2007.02.13

木材の話 vol.4 木の欠点2

木は上手く使えば、生きた年数だけ木材料としても活きるとよく言います。
しかし、最近は生産性を優先し木を人口乾燥させるか、乾燥材を集成材にして使用することがほとんどです。

この人口乾燥が大きな問題の一つです。
現在、人口乾燥は蒸気、加熱型、高周波、赤外線、燻煙乾燥など様々な乾燥方法があります。
もちろんある程度の生産性や寸法安定性は現在の流通システムとコストを考えると避けては通れません。

しかし、木材は約70度以上の急速な加熱は木の細胞膜を破壊し、強度を低下させ腐敗菌や白蟻に犯されやすくします。

中には耐久性を考慮した人口乾燥方法もありますが、現在流通している多くはこの死に掛けた木材です。艶も出てきませんしポキッとすぐ折れてしまいます。

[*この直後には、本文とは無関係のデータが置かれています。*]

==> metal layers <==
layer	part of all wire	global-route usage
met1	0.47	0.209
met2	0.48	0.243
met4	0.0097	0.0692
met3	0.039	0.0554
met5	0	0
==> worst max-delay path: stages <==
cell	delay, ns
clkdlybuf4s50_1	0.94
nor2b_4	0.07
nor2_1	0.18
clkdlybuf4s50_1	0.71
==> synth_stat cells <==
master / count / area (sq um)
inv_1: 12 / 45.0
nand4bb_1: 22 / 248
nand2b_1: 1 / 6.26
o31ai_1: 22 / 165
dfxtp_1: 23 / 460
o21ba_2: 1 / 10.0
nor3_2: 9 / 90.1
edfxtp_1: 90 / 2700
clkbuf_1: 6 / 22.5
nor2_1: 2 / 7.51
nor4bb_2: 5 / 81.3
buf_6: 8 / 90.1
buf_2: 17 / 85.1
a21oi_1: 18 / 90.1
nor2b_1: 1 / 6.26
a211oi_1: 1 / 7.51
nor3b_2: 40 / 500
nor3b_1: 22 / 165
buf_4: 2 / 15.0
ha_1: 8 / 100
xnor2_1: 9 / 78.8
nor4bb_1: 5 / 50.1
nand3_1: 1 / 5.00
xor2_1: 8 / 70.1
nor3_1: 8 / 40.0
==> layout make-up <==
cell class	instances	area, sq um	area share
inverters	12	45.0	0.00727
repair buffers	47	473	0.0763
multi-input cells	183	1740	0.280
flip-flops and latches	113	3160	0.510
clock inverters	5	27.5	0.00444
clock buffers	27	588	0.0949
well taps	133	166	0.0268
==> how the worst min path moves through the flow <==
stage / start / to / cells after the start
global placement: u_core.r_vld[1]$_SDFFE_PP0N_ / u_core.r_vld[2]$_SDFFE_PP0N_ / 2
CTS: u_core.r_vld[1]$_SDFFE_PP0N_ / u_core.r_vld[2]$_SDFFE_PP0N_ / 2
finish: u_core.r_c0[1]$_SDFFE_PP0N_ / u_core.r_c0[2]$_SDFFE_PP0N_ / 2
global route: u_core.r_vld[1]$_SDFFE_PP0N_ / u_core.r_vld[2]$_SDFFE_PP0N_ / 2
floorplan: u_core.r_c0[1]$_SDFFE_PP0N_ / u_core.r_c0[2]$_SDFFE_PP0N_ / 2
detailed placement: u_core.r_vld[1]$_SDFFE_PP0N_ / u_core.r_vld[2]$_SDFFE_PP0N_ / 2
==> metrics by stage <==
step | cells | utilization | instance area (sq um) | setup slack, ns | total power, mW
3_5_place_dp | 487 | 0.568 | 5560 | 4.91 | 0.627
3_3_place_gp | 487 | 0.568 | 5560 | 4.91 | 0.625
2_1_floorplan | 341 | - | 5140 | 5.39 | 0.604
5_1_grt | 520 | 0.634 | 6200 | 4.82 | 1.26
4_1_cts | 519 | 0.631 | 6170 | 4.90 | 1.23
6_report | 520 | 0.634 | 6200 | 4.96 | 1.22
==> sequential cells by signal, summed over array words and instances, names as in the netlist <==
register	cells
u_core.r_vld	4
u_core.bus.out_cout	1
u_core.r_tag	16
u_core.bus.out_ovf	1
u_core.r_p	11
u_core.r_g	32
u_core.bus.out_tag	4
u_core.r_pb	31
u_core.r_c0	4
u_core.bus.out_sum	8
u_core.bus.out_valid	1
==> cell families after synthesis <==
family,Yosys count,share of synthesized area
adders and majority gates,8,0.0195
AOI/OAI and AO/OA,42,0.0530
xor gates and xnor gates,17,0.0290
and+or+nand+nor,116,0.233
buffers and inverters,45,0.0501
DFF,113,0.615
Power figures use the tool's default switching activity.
## config.mk

```make
export PLATFORM = sky130hd
export DESIGN_NAME = pokey_timer_pair
export DESIGN_NICKNAME = d
export VERILOG_FILES = /design/src/rtl/pokey_timer_pair.sv
export SDC_FILE = /design/constraint.sdc
export NUM_CORES = 1
export LEC_CHECK = 0
export CAP_MARGIN = 0
export CORE_MARGIN = 10
export CORE_UTILIZATION = 55
export CTS_CLUSTER_DIAMETER = 40
export DETAILED_ROUTE_END_ITERATION = 16
export DONT_BUFFER_PORTS = 1
export PLACE_DENSITY = 0.7
export SETUP_SLACK_MARGIN = 0.02
export SYNTH_ARGS = -nofsm -noshare
export SYNTH_HDL_FRONTEND = slang
export SYNTH_SLANG_ARGS = --single-unit
```

## constraint.sdc

```tcl
create_clock -name clk -period 6.3 [get_ports clk]
set_clock_uncertainty 0.2 [all_clocks]
set_input_delay 1.26 -clock clk [delete_from_list [all_inputs] [get_ports clk]]
set_output_delay 1.26 -clock clk [all_outputs]
set_load 0.05 [all_outputs]
```
<file path="src/rtl/count_report_tx.sv">
// Frequency-counter report transmitter: reads each result word through the
// ch_sel/ch_data mux and sends it as a 7-byte frame on an 8N1 UART line.
//
// Ports:
//   clk_ocxo  reference clock, the only clock
//   rst       asynchronous active-high reset
//   EN        enable; low aborts a run once the byte in flight completes
//   start     report request, sampled only while idle
//   ch_data   result word selected by ch_sel (external mux)
//   ch_sel    index of the word being read
//   txd       UART serial output, idles high
//   busy      high from start acceptance until return to idle
//   done      one-cycle pulse after the last stop bit of the last frame
module count_report_tx #(
    parameter int CLK_FREQ_HZ = 100000000,
    parameter int BAUD        = 115200,
    parameter int BIT_CNT     = 29,
    parameter int NUM_CH      = 31
) (
    input  logic               clk_ocxo,
    input  logic               rst,
    input  logic               EN,
    input  logic               start,
    input  logic [BIT_CNT-1:0] ch_data,
    output logic [4:0]         ch_sel,
    output logic               txd,
    output logic               busy,
    output logic               done
);

    localparam int DIV = CLK_FREQ_HZ / BAUD;
    localparam int CW  = $clog2(DIV);

    localparam logic [CW-1:0] BAUD_TOP = CW'(DIV - 1);
    localparam logic [4:0]    LAST_CH  = 5'(NUM_CH - 1);

    typedef enum logic [1:0] {
        IDLE,
        LOAD,
        SEND,
        NEXT
    } state_t;

    state_t        state;
    logic [31:0]   word;
    logic [CW-1:0] baud_cnt;
    logic [3:0]    bit_idx;
    logic [2:0]    byte_idx;
    logic          abort_pend;

    logic [7:0]    chk;
    logic [7:0]    cur_byte;
    logic          tx_bit;
    logic          bit_wrap;
    logic          byte_end;

    // The frame is derived from the latched word and the index, which both
    // hold steady for the whole frame, so no separate frame buffer is kept.
    always_comb begin
        chk = {3'b000, ch_sel} ^ word[31:24] ^ word[23:16]
            ^ word[15:8] ^ word[7:0];
        cur_byte = chk;
        case (byte_idx)
            3'd0:    cur_byte = 8'hA5;
            3'd1:    cur_byte = {3'b000, ch_sel};
            3'd2:    cur_byte = word[31:24];
            3'd3:    cur_byte = word[23:16];
            3'd4:    cur_byte = word[15:8];
            3'd5:    cur_byte = word[7:0];
            default: cur_byte = chk;
        endcase
    end

    // bit_idx 0 is the start bit, 1..8 the data bits LSB first, 9 the stop
    // bit; bit_idx 8 maps to data bit 7 through the 3-bit wrap of 0-1.
    always_comb begin
        tx_bit = cur_byte[bit_idx[2:0] - 3'd1];
        if (bit_idx == 4'd0) begin
            tx_bit = 1'b0;
        end else if (bit_idx == 4'd9) begin
            tx_bit = 1'b1;
        end
    end

    assign bit_wrap = (baud_cnt == BAUD_TOP);
    assign byte_end = bit_wrap && (bit_idx == 4'd9);

    // txd is registered from the current bit indices, so the line trails
    // the SEND bookkeeping by one clock; the extra clock overlaps NEXT.
    always_ff @(posedge clk_ocxo or posedge rst) begin
        if (rst) begin
            state      <= IDLE;
            ch_sel     <= 5'd0;
            txd        <= 1'b1;
            busy       <= 1'b0;
            done       <= 1'b0;
            word       <= 32'd0;
            baud_cnt   <= '0;
            bit_idx    <= 4'd0;
            byte_idx   <= 3'd0;
            abort_pend <= 1'b0;
        end else begin
            done <= 1'b0;
            unique case (state)
                IDLE: begin
                    txd <= 1'b1;
                    if (start && EN) begin
                        busy   <= 1'b1;
                        ch_sel <= 5'd0;
                        state  <= LOAD;
                    end
                end
                LOAD: begin
                    txd <= 1'b1;
                    if (!EN) begin
                        busy   <= 1'b0;
                        ch_sel <= 5'd0;
                        state  <= IDLE;
                    end else begin
                        word       <= 32'(ch_data);
                        baud_cnt   <= '0;
                        bit_idx    <= 4'd0;
                        byte_idx   <= 3'd0;
                        abort_pend <= 1'b0;
                        state      <= SEND;
                    end
                end
                SEND: begin
                    txd <= tx_bit;
                    if (!EN) begin
                        abort_pend <= 1'b1;
                    end
                    if (!bit_wrap) begin
                        baud_cnt <= baud_cnt + 1'b1;
                    end else begin
                        baud_cnt <= '0;
                        if (!byte_end) begin
                            bit_idx <= bit_idx + 4'd1;
                        end else begin
                            bit_idx <= 4'd0;
                            if (abort_pend || !EN) begin
                                busy   <= 1'b0;
                                ch_sel <= 5'd0;
                                state  <= IDLE;
                            end else if (byte_idx == 3'd6) begin
                                state <= NEXT;
                            end else begin
                                byte_idx <= byte_idx + 3'd1;
                            end
                        end
                    end
                end
                NEXT: begin
                    txd <= 1'b1;
                    if (!EN) begin
                        busy   <= 1'b0;
                        ch_sel <= 5'd0;
                        state  <= IDLE;
                    end else if (ch_sel == LAST_CH) begin
                        busy   <= 1'b0;
                        done   <= 1'b1;
                        ch_sel <= 5'd0;
                        state  <= IDLE;
                    end else begin
                        ch_sel <= ch_sel + 5'd1;
                        state  <= LOAD;
                    end
                end
            endcase
        end
    end

endmodule

</file>
<file path="config.mk">
export PLATFORM = sky130hd
export DESIGN_NAME = count_report_tx
export DESIGN_NICKNAME = d
export VERILOG_FILES = /design/src/rtl/count_report_tx.sv
export SDC_FILE = /design/constraint.sdc
export NUM_CORES = 1
export LEC_CHECK = 0
export ABC_CLOCK_PERIOD_IN_PS = 2500
export BUFFER_PORTS_ARGS = -buffer_cell sky130_fd_sc_hd__buf_4
export CAP_MARGIN = 10
export CORE_UTILIZATION = 25
export DETAILED_ROUTE_END_ITERATION = 16
export GPL_TIMING_DRIVEN = 0
export RECOVER_POWER = 50
export SETUP_SLACK_MARGIN = 0.5
export SLEW_MARGIN = 0
export SYNTH_ARGS = -nofsm -noshare
export SYNTH_HDL_FRONTEND = slang
export SYNTH_SLANG_ARGS = --single-unit
</file>
<file path="constraint.sdc">
create_clock -name clk_ocxo -period 2.5 [get_ports clk_ocxo]
set_input_delay 0 -clock clk_ocxo [delete_from_list [all_inputs] [get_ports clk_ocxo]]
set_output_delay 0 -clock clk_ocxo [all_outputs]
set_load 0.05 [all_outputs]
</file>
==> results of run 1 <==
==> through the flow <==
step	total power [mW]	setup WS, ps	area, um2
6_report	5.31	491	4580
5_1_grt	5.67	210	4580
4_1_cts	5.19	485	4470
3_5_place_dp	3.76	99.6	3770
3_3_place_gp	3.71	36.5	3750
2_1_floorplan	3.25	500	3240
==> final cells by class <==
class	instances	share of cell area, %
Buffer	17	3.14
Clock buffer	13	5.47
Clock inverter	3	0.875
Inverter	7	0.629
Multi-Input combinational cell	235	39.1
Sequential cell	57	31.3
Tap cell	172	4.70
Timing Repair Buffer	82	14.8
==> synthesized netlist by cell type (all sizes together) (4+ instances only) <==
cell type and instances:
clkbuf 13, inv 7, nand2 29, nand2b 4, dfrtp 56, ha 11
o31ai 4, nand3 16, mux2 29, xnor2 20, buf 4, xor2 7
nor2 16, a21oi 16, o21ai 32, nor3 5, a221oi 5
==> final timing paths <==
kind                                   from  slack (ps)  cells past startpoint           to
worst max-delay path            byte_idx[1]         490                     10          txd
worst min-delay path                     EN          80                      3    ch_sel[2]
worst max register to register  byte_idx[1]         490                     10          txd
worst min register to register   abort_pend         520                      2   abort_pend
max in group asynchronous               rst         620                      4  baud_cnt[2]
min in group asynchronous               rst         470                      3  baud_cnt[1]
==> sequential cells by signal, indices dropped and copies added (netlist names) <==
signal and flops:
txd 1, abort_pend 1, ch_sel 5, done 1, byte_idx 3, state 2, baud_cnt 10, bit_idx 4
busy 1, word 29
==> cell families (layout without fill, tap and decap cells) <==
| group | Yosys count | count (layout) | share of synthesized area, % |
|---|---|---|---|
| compound gates | 83 | 83 | 16.8 |
| flops | 57 | 57 | 44.2 |
| xor+xnor | 29 | 29 | 8.72 |
| mux | 29 | 29 | 10.1 |
| buf+inv | 24 | 122 | 3.18 |
| simple gates | 83 | 83 | 12.7 |
| fa+ha+maj | 11 | 11 | 4.27 |
==> timing repair <==
| action | CTS | global route |
|---|---|---|
| gates cloned | 0 | 0 |
| hold buffers | 30 | 0 |
| endpoints found under the hold margin | 54 | 0 |
| setup buffers | 4 | 8 |
| endpoints found under the setup margin | 5 | 10 |
| gates resized for setup | 21 | 30 |
| pin swaps | 5 | 11 |
==> report_power, final <==
group / leakage [nW] / switching (mW) / internal [mW]
Combinational: 1.06 / 1.19 / 1.31
Sequential: 0.716 / 0.334 / 1.28
Clock: 0.144 / 0.404 / 0.794
Total: 1.92 / 1.93 / 3.38
==> routing by layer <==
layer / share of wire, % / GRT usage, %
met1: 46 / 16.6
met2: 49 / 22.4
met4: 2.0 / 6.84
met3: 3.0 / 2.14
met5: 0 / 0
==> critical path, stage by stage (launching register included) <==
cell	delay, ps
dfrtp_2	410
clkbuf_8	150
inv_4	60
ha_4	120
buf_8	110
a221oi_1	60
a21oi_1	160
a21oi_1	50
a311o_1	320
a311o_1	330
o32ai_2	140
==> results.txt, run 1 <==
top cell type's share of synthesized area - 43.4%
DR DRC count - 0
detailed-placement wirelength estimate - 5.64 mm
Setup crit start kind - flop
fin crit share - 80.4%
Synth area leader - dfrtp_1
total track usage - 13.3%
yosys warns - 0
flip-flop and latch area - 1430 um2
critical path peak fanout - 6
final number of setup-violating endpoints - 0
Starting Density - 25.6%
Pre-Repair DR Iteration Count - 4
Critical Path RT - 2740 ps
most frequent cells in the layout - dfrtp_1 (53), buf_4 (48), dlygate4sd3_1 (30)
total area of multi-input combinational cells - 1790 um2
syn_nets - 360
CTS tree - done
die width - 116 um
Async S/R FF share, synth - 100%
clk_skew - 5.80 ps
Finished Layout Cells - 586
Avg Synthesized Cell Area - 10.2 um2
minimum clock period - 2010 ps
routed wire length - 8.13 mm
Boundary Pins - 41
Final Hold Viols - 0
sequential area share after synthesis - 44.2%
#FFs+latches synth - 57
Worst-Skew Late Latency - 330 ps
synth top area cells - dfrtp_1 (43%), mux2_2 (10%), xnor2_1 (5.4%)
vias post-DR - 2,703
Cell variety after synth - 48
CTS buffer count - 9
worst slew pin tran - 1000 ps
RSZ-0062 raised after global routing - yes
Max Clk Rate - 498 MHz
Crit Path Category - flop to flop
FP Rows - 41
Synth Instances - 316
Chip Height - 116 um
ANT nets after route - 0
Slew HR - 33.2%
Max clock buf depth - 2
routed vias/inst - 4.61
post-DR wirelength/cell - 13.9 um
Placer Congestion - 0.800
initial antenna violation count - 0
Area growth syn-to-layout - 41.9%
Antenna Cells - 0
DP Cell Count - 528
max-slew violations - 0
root buffer cell - clkbuf_16
total power per unit cell area - 1160 nW/um2
Layout Utilization - 36.3%
status - finished clean
grt ovf - 0
post-route setup TNS - 0 ps
DRT iter0 DRCs - 93
port bufs - 39
Max Cap Viol - 0
CTS Sinks - 57
WHS - 78.8 ps
Lkg Pwr - 1.92 nW
Data arrival, critical path - 2250 ps
share of cells above drive strength 1 - 31.2%
number of global-route vias before repair - 2,765
# fillers - 1,305
CP Capture Type - flop
cell area after synthesis - 3230 um2
Layout Nets - 453
largest net degree at the start of global routing - 32
Core ar. - 12,600 um2
# H-tree levels - 3
commonest non-fill, non-tap cell in the layout - dfrtp_1
Die Area - 13,400 um2
register clock-pin slew on the reported worst setup and hold paths - 50 ps
Worst Hold Class - input port to flop
number of synthesized flops with an enable pin - 0
first-pass GRT wire length - 13.6 mm
Worst VDD drop - 0.518 mV
Primary FF master, synth - dfrtp_1
No activity file was read; power rests on OpenSTA's default activity.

部分的な古材の利用と、若くて精力みなぎっている木とを上手く使い分けて建てるのは素晴らしいと思います。
しかし、細胞を破壊して殺してしまった木で全て出来た新築住宅は如何でしょうか 

生産性第一主義ではなく、耐久性を重視しながら生産性を高め、それと同時に職人の技術と知恵の融合させることが一番だと思います。